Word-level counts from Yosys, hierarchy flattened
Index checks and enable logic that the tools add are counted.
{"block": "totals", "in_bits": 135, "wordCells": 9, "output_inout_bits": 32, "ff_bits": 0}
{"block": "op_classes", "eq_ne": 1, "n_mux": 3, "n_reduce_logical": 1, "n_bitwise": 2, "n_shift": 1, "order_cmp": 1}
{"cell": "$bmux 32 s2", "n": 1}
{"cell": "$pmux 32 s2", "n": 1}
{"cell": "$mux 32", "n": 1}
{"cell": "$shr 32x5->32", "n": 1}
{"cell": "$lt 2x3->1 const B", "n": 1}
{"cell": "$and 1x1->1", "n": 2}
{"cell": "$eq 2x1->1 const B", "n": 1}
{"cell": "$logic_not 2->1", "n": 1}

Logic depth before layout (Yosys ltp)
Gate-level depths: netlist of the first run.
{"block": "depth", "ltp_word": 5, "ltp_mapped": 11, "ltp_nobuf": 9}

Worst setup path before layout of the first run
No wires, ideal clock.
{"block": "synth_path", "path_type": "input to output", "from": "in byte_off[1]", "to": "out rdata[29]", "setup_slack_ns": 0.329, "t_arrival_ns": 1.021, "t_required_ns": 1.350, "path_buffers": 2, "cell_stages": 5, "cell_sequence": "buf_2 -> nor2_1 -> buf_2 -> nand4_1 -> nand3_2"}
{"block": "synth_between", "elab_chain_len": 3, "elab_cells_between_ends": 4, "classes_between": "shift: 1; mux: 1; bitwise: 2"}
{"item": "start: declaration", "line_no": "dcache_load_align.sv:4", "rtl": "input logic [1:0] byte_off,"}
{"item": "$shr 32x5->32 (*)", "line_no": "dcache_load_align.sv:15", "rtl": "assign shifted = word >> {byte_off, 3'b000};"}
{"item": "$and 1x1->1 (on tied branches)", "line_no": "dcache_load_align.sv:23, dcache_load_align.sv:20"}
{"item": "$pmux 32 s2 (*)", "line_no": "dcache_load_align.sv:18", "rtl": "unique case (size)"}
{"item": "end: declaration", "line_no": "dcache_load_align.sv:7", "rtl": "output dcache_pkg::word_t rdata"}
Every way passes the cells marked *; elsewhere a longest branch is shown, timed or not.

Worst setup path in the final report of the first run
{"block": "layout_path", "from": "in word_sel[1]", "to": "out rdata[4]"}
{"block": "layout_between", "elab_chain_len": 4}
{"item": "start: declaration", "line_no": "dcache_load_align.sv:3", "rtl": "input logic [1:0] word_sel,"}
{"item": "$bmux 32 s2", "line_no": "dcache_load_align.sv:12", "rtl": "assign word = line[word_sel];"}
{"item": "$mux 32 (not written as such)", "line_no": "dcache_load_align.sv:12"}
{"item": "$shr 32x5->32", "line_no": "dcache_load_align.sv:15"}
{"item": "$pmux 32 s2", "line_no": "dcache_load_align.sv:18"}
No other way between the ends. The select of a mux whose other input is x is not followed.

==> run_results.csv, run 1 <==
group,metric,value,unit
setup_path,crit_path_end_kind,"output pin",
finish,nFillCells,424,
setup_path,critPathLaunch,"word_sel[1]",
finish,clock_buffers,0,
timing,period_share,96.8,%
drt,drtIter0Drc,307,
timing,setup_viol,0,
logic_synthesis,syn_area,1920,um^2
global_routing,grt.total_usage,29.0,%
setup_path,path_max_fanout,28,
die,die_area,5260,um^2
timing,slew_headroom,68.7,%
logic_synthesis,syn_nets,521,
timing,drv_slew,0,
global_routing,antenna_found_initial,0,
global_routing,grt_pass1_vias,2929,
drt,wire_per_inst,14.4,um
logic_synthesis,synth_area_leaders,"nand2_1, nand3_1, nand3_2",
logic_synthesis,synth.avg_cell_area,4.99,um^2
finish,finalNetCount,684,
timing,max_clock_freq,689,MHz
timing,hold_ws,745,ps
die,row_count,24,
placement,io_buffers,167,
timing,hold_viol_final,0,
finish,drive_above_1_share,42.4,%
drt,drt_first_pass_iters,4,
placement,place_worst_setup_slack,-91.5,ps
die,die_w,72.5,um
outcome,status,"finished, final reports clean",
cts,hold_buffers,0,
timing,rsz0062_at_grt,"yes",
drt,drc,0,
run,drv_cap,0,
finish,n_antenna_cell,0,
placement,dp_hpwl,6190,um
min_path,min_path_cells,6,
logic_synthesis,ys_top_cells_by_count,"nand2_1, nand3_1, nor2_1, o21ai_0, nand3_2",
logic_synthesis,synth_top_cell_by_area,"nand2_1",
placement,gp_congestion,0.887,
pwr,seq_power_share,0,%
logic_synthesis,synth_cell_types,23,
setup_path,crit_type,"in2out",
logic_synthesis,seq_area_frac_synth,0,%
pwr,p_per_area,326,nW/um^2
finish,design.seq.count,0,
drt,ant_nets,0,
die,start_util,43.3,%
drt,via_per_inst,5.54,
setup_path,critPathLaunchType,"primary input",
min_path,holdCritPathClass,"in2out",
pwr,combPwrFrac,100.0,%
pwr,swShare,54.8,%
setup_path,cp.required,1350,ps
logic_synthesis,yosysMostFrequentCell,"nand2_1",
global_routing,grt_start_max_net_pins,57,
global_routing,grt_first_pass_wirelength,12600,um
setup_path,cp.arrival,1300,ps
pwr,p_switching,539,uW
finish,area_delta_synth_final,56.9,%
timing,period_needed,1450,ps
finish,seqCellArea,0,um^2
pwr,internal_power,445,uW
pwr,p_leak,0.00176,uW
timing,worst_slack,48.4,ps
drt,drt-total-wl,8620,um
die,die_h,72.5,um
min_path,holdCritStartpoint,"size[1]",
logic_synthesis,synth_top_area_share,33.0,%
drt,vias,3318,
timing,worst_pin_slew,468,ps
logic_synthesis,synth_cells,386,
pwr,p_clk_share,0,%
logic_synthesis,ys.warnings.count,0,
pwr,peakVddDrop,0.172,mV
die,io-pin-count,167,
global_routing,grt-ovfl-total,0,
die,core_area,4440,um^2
==
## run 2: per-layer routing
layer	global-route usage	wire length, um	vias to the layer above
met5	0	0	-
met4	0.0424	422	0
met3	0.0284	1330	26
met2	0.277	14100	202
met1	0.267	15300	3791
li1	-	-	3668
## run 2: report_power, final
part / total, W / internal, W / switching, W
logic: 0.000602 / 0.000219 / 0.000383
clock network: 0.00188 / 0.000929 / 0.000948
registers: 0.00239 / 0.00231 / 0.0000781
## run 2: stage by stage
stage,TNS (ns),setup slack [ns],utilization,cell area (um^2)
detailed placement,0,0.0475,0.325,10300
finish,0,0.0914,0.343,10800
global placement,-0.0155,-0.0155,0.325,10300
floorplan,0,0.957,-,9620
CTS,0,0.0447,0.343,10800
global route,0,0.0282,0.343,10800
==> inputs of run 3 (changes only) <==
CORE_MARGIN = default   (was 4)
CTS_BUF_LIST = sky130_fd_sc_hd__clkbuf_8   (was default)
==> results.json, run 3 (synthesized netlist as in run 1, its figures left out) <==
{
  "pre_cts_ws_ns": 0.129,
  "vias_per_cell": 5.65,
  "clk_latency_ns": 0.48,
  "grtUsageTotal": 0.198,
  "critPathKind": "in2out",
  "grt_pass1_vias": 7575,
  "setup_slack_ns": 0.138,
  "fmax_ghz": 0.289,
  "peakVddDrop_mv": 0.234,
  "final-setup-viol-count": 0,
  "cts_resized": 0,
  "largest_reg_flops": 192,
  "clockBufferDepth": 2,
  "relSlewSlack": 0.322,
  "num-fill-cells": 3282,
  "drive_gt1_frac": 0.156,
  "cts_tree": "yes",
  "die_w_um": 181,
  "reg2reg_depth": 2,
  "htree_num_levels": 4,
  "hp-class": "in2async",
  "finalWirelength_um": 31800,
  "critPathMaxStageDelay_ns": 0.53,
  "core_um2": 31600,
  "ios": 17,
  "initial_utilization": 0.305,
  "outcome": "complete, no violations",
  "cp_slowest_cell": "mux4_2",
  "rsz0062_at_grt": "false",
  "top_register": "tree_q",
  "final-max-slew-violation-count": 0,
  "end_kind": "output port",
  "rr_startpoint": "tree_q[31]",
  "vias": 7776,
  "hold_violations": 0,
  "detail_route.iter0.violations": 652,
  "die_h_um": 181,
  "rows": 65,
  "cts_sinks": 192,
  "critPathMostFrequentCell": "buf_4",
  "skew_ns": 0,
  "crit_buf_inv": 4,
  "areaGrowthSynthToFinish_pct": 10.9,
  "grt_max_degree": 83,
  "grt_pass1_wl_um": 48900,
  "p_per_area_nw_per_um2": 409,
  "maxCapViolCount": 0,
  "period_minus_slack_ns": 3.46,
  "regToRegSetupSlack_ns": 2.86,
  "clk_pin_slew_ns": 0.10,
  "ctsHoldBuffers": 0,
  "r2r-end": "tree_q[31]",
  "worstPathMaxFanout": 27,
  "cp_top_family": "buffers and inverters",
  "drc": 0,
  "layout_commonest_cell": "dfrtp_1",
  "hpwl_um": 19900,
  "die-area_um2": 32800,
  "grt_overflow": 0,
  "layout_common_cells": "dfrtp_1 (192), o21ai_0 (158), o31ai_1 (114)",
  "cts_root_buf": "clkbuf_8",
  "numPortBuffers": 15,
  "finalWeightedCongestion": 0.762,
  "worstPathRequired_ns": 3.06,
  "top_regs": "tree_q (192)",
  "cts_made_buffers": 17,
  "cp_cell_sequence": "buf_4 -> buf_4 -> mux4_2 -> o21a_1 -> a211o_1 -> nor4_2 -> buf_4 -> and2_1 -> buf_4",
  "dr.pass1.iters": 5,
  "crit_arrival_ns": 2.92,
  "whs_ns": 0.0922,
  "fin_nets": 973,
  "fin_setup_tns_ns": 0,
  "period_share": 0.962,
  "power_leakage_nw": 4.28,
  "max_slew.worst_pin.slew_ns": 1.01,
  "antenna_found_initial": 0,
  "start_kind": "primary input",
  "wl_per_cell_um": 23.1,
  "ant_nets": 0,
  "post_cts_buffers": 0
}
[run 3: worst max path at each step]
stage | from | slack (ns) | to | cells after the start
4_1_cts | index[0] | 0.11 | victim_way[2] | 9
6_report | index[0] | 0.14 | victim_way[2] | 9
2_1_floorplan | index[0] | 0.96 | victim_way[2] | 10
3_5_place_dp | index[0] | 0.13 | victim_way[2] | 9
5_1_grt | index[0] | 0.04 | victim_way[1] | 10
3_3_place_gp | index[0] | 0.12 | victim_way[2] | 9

■ **The problem**:
Identify the lines in the entries above that contain "primary", then copy them out.

■ **Expected output**:
setup_path,critPathLaunchType,"primary input",
  "start_kind": "primary input",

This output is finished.